Posted by Angela Spatafore.
June 14th, 2021

Blog post by Angela Spatafore, Program Assistant, WVRHC

Over a century ago this week Mary Harris Jones, more commonly known as Mother Jones, gathered with miners in Star City to rally support for the miners’ union. Held on a Sunday morning, newspapers at the time reported that as many as 600 people attended with 400 of the miners voicing their desire to join the union after the event. Mother Jones was certainly a divisive figure in the labor movement of the early 1900’s, but she was able to draw a crowd to her with, as The Morgantown Post put it, “profanely eloquent” speaking skills.

As the WVRHC prepares for the annual West Virginia Day event this Friday, I’d like to take a minute to contextualize the Mother Jones’ involvement with the miners in 1918, just three years before the Mine Wars came to a militant halt on Blair Mountain. Looking at Mother Jones’ history, unionization in the West Virginia coalfields was not the only labor movement she rallied behind, but it was perhaps one of her most passionate campaigns. By 1918, she was a well-respected activist among miners, and the Star City meeting was organized by UMWA president, C. Frank Kenney, one of the union’s most influential leaders. However, it wasn’t just Keeney who was familiar with Mother Jones but also a number of notable pro-union West Virginians including William Blizzard, Fred Mooney, Sid Hatfield, among others.

Her activism and rallies previously led to her 1913 arrest following her support during the Paint Creek-Cabin Creek strike in 1912 and the subsequent martial law order. Her support of and popularity with the miners would eventually wane. In 1921 prior to the Battle of Blair Mountain, Jones attempted to deter the armed miners as they prepared to march by claiming to have a telegram straight from President Warren himself that promised an end to violence if the miners backed down. However, Jones was unable to present the telegram when asked, which broke her trust with the miners and caused her to leave West Virginia.
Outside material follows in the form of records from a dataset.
Source: an optimization exercise on an open RTL-to-GDS flow (aim: small area and a short achievable clock period). Production flows keep margins and buffers that such runs may drop. Where RTL was checked, it was by simulation tests only, not by an equivalence proof against the original.

## lab4_2
module lab4_2( 
              input wire      mode,
              input wire[2:0] opCode,
              input wire[3:0] value,
              input clk,
              input reset,
              output reg[9:0] result,
              output reg cacheFull,
              output reg invalidOp,
              output reg overflow);
	reg [9:0] p1;
	reg [4:1] p1_one;
	reg [4:0] p1_two;
	wire [11:0] re = {1'b0, result, 1'b0};
	wire [4:1] r_one;
	wire [4:0] r_two;
	genvar d;
	generate
		for (d = 0; d < 5; d = d + 1) begin : enc
			if (d > 0) assign r_one[d] = re[2*d+1] ^ re[2*d];
			assign r_two[d] = (re[2*d+2] & ~re[2*d+1] & ~re[2*d]) | (~re[2*d+2] & re[2*d+1] & re[2*d]);
		end
	endgenerate
	reg [5:0] j;
	reg       w;
	reg [5:0] size;
	reg [3:0] offset;
	reg [2:0] ops  [0:31];
	reg [3:0] vals [0:31];
	reg [2:0] op;
	reg [3:0] v;
	reg       is_setr;	 
	wire in_ok   = ~(opCode[1] & opCode[0]);
	wire load_ok = ~mode & in_ok & ~size[5];
	wire [31:0] dec = 32'd1 << size[4:0];
	wire [31:0] wen;
	l42_wen wdec (.ld(load_ok), .dec(dec), .en(wen));
	genvar e;
	generate
		for (e = 0; e < 32; e = e + 1) begin : wr
			always @(posedge clk) begin
				if (wen[e]) begin
					ops[e]  <= opCode;
					vals[e] <= value;
				end
			end
		end
	endgenerate
	wire is_add2 = ~op[2] & op[0];
	wire is_fma  = ~op[2] & op[1];
	wire [11:0] sadd = {2'b00, result} + (is_add2 ? {2'b00, p1} : 12'd0) + {8'd0, v};
	wire [10:0] fp, fc;
	l42_mac mac (.a(result), .b(p1), .e_one(p1_one), .e_two(p1_two), .v(v), .p(fp), .c(fc));
	reg big;
	integer m;
	always @(*) begin
		big = 1'b0;
		for (m = 1; m < 10; m = m + 1)
			big = big | ((|(result >> m)) & (|(p1 >> (10 - m))));
	end
	wire [2:0] pc_lo, pc_hi;
	l42_pc5 pcl (.x(result[4:0]), .n(pc_lo));
	l42_pc5 pch (.x(result[9:5]), .n(pc_hi));
	wire [3:0] popc = pc_lo + pc_hi;
	wire [9:0] brev = {result[0], result[1], result[2], result[3], result[4],
	                   result[5], result[6], result[7], result[8], result[9]};
	wire       fsel = mode & is_fma;
  ...
For scale: about 1100 cells after synthesis, roughly 280 flip-flops, ~23 I/O pins, about 0.015 sq mm of cells after synthesis.
==> module lab4_2, before the edit <==
module lab4_2( 
              input wire      mode,
              input wire[2:0] opCode,
              input wire[3:0] value,
              input clk,
              input reset,
              output reg[9:0] result,
              output reg cacheFull,
              output reg invalidOp,
              output reg overflow);
	reg [9:0] p1;
	reg [4:1] p1_one;
	reg [4:0] p1_two;
	wire [11:0] re = {1'b0, result, 1'b0};
	wire [4:1] r_one;
	wire [4:0] r_two;
	genvar d;
	generate
		for (d = 0; d < 5; d = d + 1) begin : enc
			if (d > 0) assign r_one[d] = re[2*d+1] ^ re[2*d];
			assign r_two[d] = (re[2*d+2] & ~re[2*d+1] & ~re[2*d]) | (~re[2*d+2] & re[2*d+1] & re[2*d]);
		end
	endgenerate
	reg [5:0] j;
	reg       w;
	reg [5:0] size;
	reg [3:0] offset;
	reg [2:0] ops  [0:31];
	reg [3:0] vals [0:31];
	reg [2:0] op;
	reg [3:0] v;
	reg       is_setr;	 
	wire in_ok   = ~(opCode[1] & opCode[0]);
	wire load_ok = ~mode & in_ok & ~size[5];
	wire [31:0] dec = 32'd1 << size[4:0];
	wire [31:0] wen;
	l42_wen wdec (.ld(load_ok), .dec(dec), .en(wen));
	genvar e;
	generate
		for (e = 0; e < 32; e = e + 1) begin : wr
			always @(posedge clk) begin
				if (wen[e]) begin
					ops[e]  <= opCode;
					vals[e] <= value;
				end
			end
		end
	endgenerate
	wire is_add2 = ~op[2] & op[0];
	wire is_fma  = ~op[2] & op[1];
	wire [11:0] sadd = {2'b00, result} + (is_add2 ? {2'b00, p1} : 12'd0) + {8'd0, v};
	wire [10:0] fp, fc;
	l42_mac mac (.a(result), .b(p1), .e_one(p1_one), .e_two(p1_two), .v(v), .p(fp), .c(fc));
	reg big;
	integer m;
	always @(*) begin
		big = 1'b0;
		for (m = 1; m < 10; m = m + 1)
			big = big | ((|(result >> m)) & (|(p1 >> (10 - m))));
	end
	wire [2:0] pc_lo, pc_hi;
	l42_pc5 pcl (.x(result[4:0]), .n(pc_lo));
	l42_pc5 pch (.x(result[9:5]), .n(pc_hi));
	wire [3:0] popc = pc_lo + pc_hi;
	wire [9:0] brev = {result[0], result[1], result[2], result[3], result[4],
	                   result[5], result[6], result[7], result[8], result[9]};
	wire       fsel = mode & is_fma;
	wire [9:0] oth_res = (mode & ~is_setr) ? (op[2] ? (op[0] ? brev : {6'd0, popc}) : sadd[9:0]) : result;
	wire       oth_ovf = mode & (is_setr ? overflow : (~op[2] & (sadd[11] | sadd[10])));
	wire [9:0] res_d;
	wire       ovf_d;
	l42_fin fin (.sel(fsel), .p(fp), .c(fc), .big(big), .o_res(oth_res), .o_ovf(oth_ovf), .res(res_d), .ovf(ovf_d));
	wire [3:0] off_new = is_setr ? v : offset;
	wire [5:0] i_new = w ? {2'b00, off_new} : j;
	wire       off_lt = size[5] | ({1'b0, off_new} < size[4:0]);
	wire       j_lt   = size[5] | (j[4:0] < size[4:0]);
	wire       f_valid = w ? off_lt : j_lt;
	wire [223:0] flat;
	generate
		for (e = 0; e < 32; e = e + 1) begin : rd
			assign flat[7*e +: 7] = {ops[e], vals[e]};
		end
	endgenerate
	wire [6:0] rdq;
	l42_rd rdm (.m(flat), .idx(i_new[4:0]), .q(rdq));
	wire [2:0] f_op = f_valid ? rdq[6:4] : 3'b000;
	wire [3:0] f_v  = f_valid ? rdq[3:0] : 4'b0000;
	wire [5:0] j_new = i_new + 6'd1;
	wire [5:0] s_dec = size - 6'd1;
	wire       w_new = w ? ({2'b00, off_new} == s_dec) : (j == s_dec);
	wire [5:0] s_inc = size + 6'd1;
	always @(posedge clk or posedge reset) begin
		if (reset) begin
			result <= 10'd0; overflow <= 1'b0;
		end else begin
			result <= res_d;
			overflow <= ovf_d;
		end
	end
	always @(posedge clk or posedge reset) begin
		if (reset) begin
			p1 <= 10'd0; p1_one <= 4'd0; p1_two <= 5'd0; j <= 6'd1; w <= 1'b0; size <= 6'd0; offset <= 4'd0;
			cacheFull <= 1'b0; invalidOp <= 1'b0;
			op <= 3'b000; v <= 4'b0000; is_setr <= 1'b0;
		end else if (~mode) begin
			invalidOp <= ~in_ok;
			if (in_ok) begin
				if (size[5]) cacheFull <= 1'b1;
				else begin
					size <= s_inc;
					w <= (j == s_inc);
				end
			end
			if (load_ok && j[4:0] == s_inc[4:0]) begin
				op <= opCode;
				v <= value;
				is_setr <= opCode[2] & opCode[1];
			end
		end else begin
			invalidOp <= 1'b0;
			offset <= off_new;
			j <= j_new;
			w <= w_new;
			op <= f_op;
			v <= f_v;
			is_setr <= f_op[2] & f_op[1];
			if (!is_setr) begin
				p1 <= result;
				p1_one <= r_one;
				p1_two <= r_two;
			end
		end
	end
endmodule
Mother Jones seated with notable West Virginians including Sid Hatfield, who sits to Jones' left.

In this photo, we can see Mother Jones sitting alongside Sid Hatfield, police chief of Matewan during the Matewan Massacre and whose death fueled the March on Logan and Battle of Blair Mountain.

Regardless, Mother Jones remains an important figure of discussion in the early 20th century West Virginia coalfields. As a reminder, please join us at 10 AM on Friday June 18th for our West Virginia Day event, The Road to Blair Mountain: Commemorating the West Virginia Mine Wars. The program will feature presentations by William Hal Gorby, Assistant Teaching Professor of History at WVU, and Charles B. Keeney, Assistant Professor of History at Southern West Virginia Community and Technical College, founding member of the West Virginia Mine Wars Museum, and author of The Road to Blair Mountain. Please check our website for more information, and please register for the event.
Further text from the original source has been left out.